How to Identify the Winner
A common mistake is focusing solely on CTR or the number of clicks. But clicks aren’t the end goal. It’s better to look at metrics that are closer to your actual objective, such as the number of conversions, cost per lead, or depth of engagement on the website (depending on your campaign goals).
If a banner has a higher CTR but drives low-quality traffic, it’s not the winner.
A test is only considered successful when the improvement in metrics is backed by the quality of the outcome.
What’s Next? Scale or Rerun
If you have a clear winner, it’s time to scale: increase the budget, roll out the winning version to a broader audience, or use it as the foundation for your next iterations.

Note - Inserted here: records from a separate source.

<file path="src/rtl/core/crrs_pkg.sv">
// Package for the cube ratio root search unit: widths, reset values,
// sequencer state types and the multiplier request/response structs.
// No dependencies.
package crrs_pkg;

   localparam int CAND_W   = 40;           // candidate and echo width
   localparam int ROOT_W   = 42;           // root width
   localparam int CNT_W    = 40;           // hit counter width
   localparam int SUM_W    = ROOT_W + 2;   // headroom for probe arithmetic
   localparam int STEP_W   = ROOT_W + 1;   // gallop step width
   localparam int WIDE_W   = 128;          // cube and target width
   localparam int OP_W     = 64;           // second multiplier operand width
   localparam int LIMB_W   = 32;           // partial product limb width
   localparam int RATIO_W  = 8;
   localparam int GAP_W    = 4;
   localparam int CSR_IDX_W = 2;
   localparam int CSR_DATA_W = 8;

   localparam int Y_WIDTH_DEFAULT = 40;

   localparam logic [RATIO_W-1:0] RATIO_RESET   = 8'd25;
   localparam logic [GAP_W-1:0]   MIN_GAP_RESET = 4'd3;

   localparam logic [ROOT_W-1:0] ROOT_MAX = {ROOT_W{1'b1}};
   localparam logic [ROOT_W-1:0] ROOT_ONE = ROOT_W'(1);

   localparam logic [CSR_IDX_W-1:0] CSR_RATIO   = 2'd0;
   localparam logic [CSR_IDX_W-1:0] CSR_MIN_GAP = 2'd1;

   typedef logic [CAND_W-1:0] cand_type;
   typedef logic [ROOT_W-1:0] root_type;
   typedef logic [CNT_W-1:0]  cnt_type;
   typedef logic [SUM_W-1:0]  sum_type;
   typedef logic [STEP_W-1:0] step_type;
   typedef logic [WIDE_W-1:0] wide_type;
   typedef logic [OP_W-1:0]   op_type;

   typedef enum logic [3:0] {
      S_IDLE,
      S_T1,       // (y-1)*y
      S_T2,       // *(y+1)
      S_T3,       // *ratio
      S_E1,       // (p-1)*p
      S_E2,       // *(p+1)
      S_DECIDE,
      S_NEXT,
      S_FINISH
   } state_type;

   typedef enum logic [2:0] {
      PH_START,
      PH_GDOWN,
      PH_GUP,
      PH_BISECT,
      PH_CHECK
   } phase_type;

   typedef struct packed {
      logic     start;
      wide_type a;
      op_type   b;
   } mul_req_type;

   typedef struct packed {
      logic     done;
      wide_type product;
   } mul_rsp_type;

endpackage

</file>
<file path="src/rtl/core/crrs_mul.sv">
// Limb-serial 128 x 64 multiplier, product truncated to 128 bits.
// One 32 x 32 partial product per cycle, registered, then accumulated.
// Depends on crrs_pkg.
module crrs_mul (
   input  logic                  clock,
   input  logic                  reset,
   input  crrs_pkg::mul_req_type req,
   output crrs_pkg::mul_rsp_type rsp
);
   import crrs_pkg::*;

   wide_type          a_ff, a_in;
   op_type            b_ff, b_in;
   logic [2:0]        cnt_ff, cnt_in;
   logic              issue_ff, issue_in;
   logic [2*LIMB_W-1:0] prod_ff, prod_in;
   logic [2:0]        pk_ff, pk_in;
   logic              pvld_ff, pvld_in;
   logic              plast_ff, plast_in;
   wide_type          acc_ff, acc_in;
   logic              done_ff, done_in;

   logic [1:0]        idx_a;
   logic              idx_b;
   wide_type          term;

   assign idx_a = cnt_ff[2:1];
   assign idx_b = cnt_ff[0];

   // place the partial product at limb offset pk; offsets past the top drop out
   always_comb begin
      case (pk_ff)
         3'd0:    term = {64'b0, prod_ff};
         3'd1:    term = {32'b0, prod_ff, 32'b0};
         3'd2:    term = {prod_ff, 64'b0};
         3'd3:    term = {prod_ff[LIMB_W-1:0], 96'b0};
         default: term = '0;
      endcase
   end

   always_comb begin
      a_in     = a_ff;
      b_in     = b_ff;
      cnt_in   = cnt_ff;
      issue_in = issue_ff;
      prod_in  = a_ff[LIMB_W*idx_a +: LIMB_W] * b_ff[LIMB_W*idx_b +: LIMB_W];
      pk_in    = 3'({1'b0, idx_a} + {2'b0, idx_b});
      pvld_in  = 1'b0;
      plast_in = 1'b0;
      acc_in   = acc_ff;
      done_in  = 1'b0;
      if (req.start) begin
         a_in     = req.a;
         b_in     = req.b;
         cnt_in   = '0;
         issue_in = 1'b1;
         acc_in   = '0;
      end else begin
         if (issue_ff) begin
            pvld_in  = 1'b1;
            plast_in = (cnt_ff == 3'd7);
            cnt_in   = cnt_ff + 3'd1;
            if (cnt_ff == 3'd7) begin
               issue_in = 1'b0;
            end
         end
         if (pvld_ff) begin
            acc_in  = acc_ff + term;
            done_in = plast_ff;
         end
      end
   end

   always_ff @(posedge clock) begin
      if (reset) begin
         issue_ff <= 1'b0;
         pvld_ff  <= 1'b0;
         plast_ff <= 1'b0;
         done_ff  <= 1'b0;
         cnt_ff   <= '0;
      end else begin
         issue_ff <= issue_in;
         pvld_ff  <= pvld_in;
         plast_ff <= plast_in;
         done_ff  <= done_in;
         cnt_ff   <= cnt_in;
      end
      a_ff    <= a_in;
      b_ff    <= b_in;
      prod_ff <= prod_in;
      pk_ff   <= pk_in;
      acc_ff  <= acc_in;
   end

   assign rsp = {done_ff, acc_ff};

endmodule

</file>
<file path="config.mk">
export PLATFORM = sky130hd
export DESIGN_NAME = crrs_mul
export DESIGN_NICKNAME = d
export VERILOG_FILES = /design/src/rtl/core/crrs_pkg.sv /design/src/rtl/core/crrs_mul.sv
export SDC_FILE = /design/constraint.sdc
export NUM_CORES = 2
export LEC_CHECK = 0
export CORE_MARGIN = 8
export CORE_UTILIZATION = 65
export DETAILED_ROUTE_END_ITERATION = 6
export DONT_BUFFER_PORTS = 1
export PLACE_DENSITY = 0.81
export SYNTH_ARGS = -nofsm -noshare
export SYNTH_HDL_FRONTEND = slang
export SYNTH_SLANG_ARGS = --single-unit
</file>
<file path="constraint.sdc">
create_clock -name clock -period 11.17 [get_ports clock]
set_input_delay 1.117 -clock clock [delete_from_list [all_inputs] [get_ports clock]]
set_output_delay 1.117 -clock clock [all_outputs]
set_load 0.02 [all_outputs]
</file>
==> summary.md <==
| Metric | Value |
|---|---|
| Relative slew margins | `7.118%` |
| DP Wirelength | `153200 µm` |
| Final Hold Fails | `0` |
| CTS Hold Buffers Added | `0` |
| Period Utilization, post-route | `85.09%` |
| R2r startpoint | `cnt_ff[1]` |
| Area Growth Syn to Fin | `4.598%` |
| Most frequent cell on the critical path | `fa_1` |
| Initial antenna violation count | `4` |
| Post-layout min period | `9.504 ns` |
| Post-synth EDFFs | `192` |
| Die width | `306.9 µm` |
| CTS Buf Count | `44` |
| Synthesized Nets | `7622` |
| RSZ-0062 raised after global routing | `no` |
| Post-layout util | `68.74%` |
| Slowest stage cell, crit path | `o21ai_2` |
| Worst skew pair latency | `0.63 ns` |
| Port bufs | `0` |
| Status | `completed` |
| Largest cells by area after synthesis | `fa_1, edfxtp_1, ha_1` |
| Post-Synthesis Cell Area | `55000 µm²` |
| Cells after DPL | `7034` |
| Drt via density | `6.436` |
| Setup total negative slack | `0 ns` |
| Initial detailed-routing violation count | `5433` |
| Io pins | `324` |
| Gates resized, CTS repair | `0` |
| Layout cell share with drive strength beyond 1 | `4.834%` |
| Post-synth top flop | `dfxtp_1` |
| Post-CTS setup buffer count | `0` |
| R2r endpoint | `prod_ff[61]` |
| Routed len/inst | `27.42 µm` |
| Crit Path Category | `reg2reg` |
| Drc violations | `0` |
| Critical Path Fanout Max | `51` |
| CP max stage delay | `0.91 ns` |
| Placed instance area | `56030 µm²` |
| Leading area contributor after synthesis | `fa_1` |
| Total core area | `83690 µm²` |
| Row Count | `106` |
| Worst Tran Pin Value | `1.366 ns` |
| Clock buffer depth | `3` |
| Initial DRT Pass Iterations | `7` |
| YS warnings | `0` |
| Reg2reg path depth | `28` |
| Final setup viols | `0` |
| R2R Setup Slk | `1.67 ns` |
| Synth top area share | `32.65%` |
| Worst hold path type | `reg2reg` |
| Seq/Total Area, Yosys | `17.84%` |
| CTS tree | `yes` |
| Floorplan die height | `306.9 µm` |
| Final #Nets | `7430` |
| Post-Layout Cell Count | `7115` |
| Vias in the first global route | `46.87k` |
| Final WL | `195100 µm` |
| Max Fclk | `0.1052 GHz` |
| Unique masters post-synth | `79` |
| Seq cells post-synth | `394` |
| Via count | `45.79k` |
| First-pass GRT wire length | `289000 µm` |
| Total track usage | `41.01%` |
| Largest net degree at the start of global routing | `272` |
| Hold Crit Endpoint | `done_ff` |
| Max Cap Viol | `0` |
| Clk_skew | `0.03304 ns` |
| # clock sinks | `394` |
| Clock slew at reported path FFs | `0.07 ns` |
| Max-slew violations | `0` |
| CTS H-tree lvls | `2` |
| Worst hold path depth | `1` |
| Crit path arrival time | `10.02 ns` |
| Starting density of the core | `65.71%` |
| Synth Instances | `6138` |
| Root Buffer Master | `clkbuf_16` |
| Most frequent cells after synthesis | `inv_1, fa_1, nor2_1, nand2_1, ha_1` |
| Syn Area/Cell | `8.960 µm²` |
| Placer Congestion | `1.094` |
| Count leader, synth | `inv_1` |
| Die Area | `94170 µm²` |
| Final Cell Area | `57520 µm²` |
| HP Start | `plast_ff` |
| Congestion Overflow GR | `0` |
| Endpoint class of the critical path | `flop` |
| Fraction of registers with async set/reset | `0%` |
| Routed Antenna Nets | `0` |
| Worst Setup Start Kind | `flop` |
| Worst path required time | `11.69 ns` |
## layer usage
metal | up-vias | GRT usage [%] | wire (µm)
li1 | 19382 | - | -
met1 | 22246 | 48.98 | 67200
met2 | 3290 | 63.03 | 84360
met3 | 865 | 14.47 | 26750
met4 | 6 | 26.48 | 16750
met5 | - | 0 | 47
## critical path: cells and delay by family, from the launching register on
family | cells | cell delay, ns
xor+xnor | 1 | 0.14
flops | 1 | 0.87
mux | 1 | 0.43
fa+ha+maj | 9 | 4.37
compound gates | 8 | 2.53
buf+inv | 5 | 0.51
simple gates | 4 | 0.50
## worst max path at each step
stage,startpoint,slack (ns),cells past startpoint,end
6_report,cnt_ff[1],1.67,28,prod_ff[61]
5_1_grt,cnt_ff[1],1.39,25,prod_ff[43]
4_1_cts,cnt_ff[1],1.80,27,prod_ff[61]
3_5_place_dp,cnt_ff[1],1.80,27,prod_ff[61]
3_3_place_gp,cnt_ff[1],1.86,27,prod_ff[61]
2_1_floorplan,cnt_ff[1],2.33,33,prod_ff[61]
## cell usage in the layout, fill, tap and decap left out, drive strengths merged, types with 11 or more instances in the layout
master	instances
a211oi	25
fa	897
nand2	715
and2	45
nand3	46
o21ai	236
a21boi	17
nor2b	18
nand4	81
xor2	68
inv	922
and3	19
o31ai	20
a21o	97
mux2i	126
o211ai	13
mux2	63
nor3	41
dfxtp	202
buf	95
xnor2	108
a22o	103
edfxtp	192
a31oi	20
o21a	53
a211o	11
o21bai	47
nor2	814
a21oi	278
clkbuf	56
nand2b	23
ha	392
## final cells by class
type	instances	area, µm²
clock buffer	56	1186
timing repair buffer	95	713.2
tap	1134	1419
multi-input combinational	4496	40640
antenna	3	7.507
sequential	394	9824
clock inverter	22	296.5
inverter	915	3435
fill	6561	26160
## state kept, by name, indices dropped and copies added (netlist names)
name      flops
plast_ff      1
done_ff       1
issue_ff      1
cnt_ff        3
prod_ff      64
pk_ff         3
pvld_ff       1
b_ff         64
acc_ff      128
a_ff        128
## through the flow
stage                     setup WS (ns)  hold slack [ns]
after floorplan                   2.334           0.4380
after global placement            1.859           0.5253
after detailed placement          1.795           0.5213
after CTS                         1.799           0.5213
after global routing              1.387           0.5375
final                             1.666           0.5387
## cell families after synthesis
| group | synth area share [%] |
|---|---|
| and+or+nand+nor | 14.16 |
| AOI/OAI and AO/OA | 11.50 |
| DFF | 17.84 |
| buffers and inverters | 8.545 |
| muxes | 3.583 |
| adders and majority gates | 41.57 |
| xor gates and xnor gates | 2.803 |
Power is left out: the tool's default activity adds up to more than one toggle a clock period on the data nets, which glitch-free logic cannot reach.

But sometimes the test doesn’t produce a clear winner, or reveals that neither version performed well. That’s perfectly normal — and even useful.
In that case:
- Run a new test with a different variable.
- Try a new creative approach.
- Adjust your audience or positioning.
A/B testing isn’t about finding the “perfect” solution on the first try. It’s about a consistent process of discovering what works better for your audience, here and now.

Why A/B Testing Should Be Part of Your Strategy Today
A/B testing isn’t about one-off attempts to “guess” what might work. It’s about building a data-driven culture and a commitment to making every campaign better than the last. Even the smallest changes — like a button label or a new banner format — can make a big impact when tested systematically.
In today’s marketing landscape, simply launching campaigns is no longer enough. To scale effectively, you need to understand what works and why. And the only way to get those answers is through testing.
Test and grow. Don’t test — stay stuck.
At newage., we help brands implement systematic A/B testing at every level — from individual creatives to full placement strategies. Curious how this could work in your niche? Drop us a message — we’ll figure it out together.
FAQ: Common Questions About A/B Testing in Advertising
Can I run A/B tests with a small budget?
Yes, absolutely. The key is to choose one high-impact variable (like a banner or headline) and set a clear goal. Instead of running one large test, it’s often more effective to run several smaller, focused, and well-controlled experiments.
How long should a test run?
It depends on your traffic volume, but generally, at least 5 to 7 days. It’s important to wait until you’ve collected enough interactions (for example, 100+ clicks or conversions per variant) to ensure the results are statistically significant.
What’s more important to test first: the creative or the audience?
Start with the creative — it’s usually the fastest and most cost-effective way to improve performance. You can move on to testing audiences once you’re confident your creative is performing at a solid baseline.
Can I test more than two versions?
Yes, that’s called multivariate testing (A/B/C/…). However, it requires a larger budget and more traffic, and it’s harder to control the variables. That’s why we recommend starting with a classic A/B test, especially if you’re new to the process.
Is A/B testing about efficiency or saving money?
Both. It helps you understand where your budget works best, which improves overall efficiency. And when your campaigns perform better, you naturally save money — because you get more results for the same spend.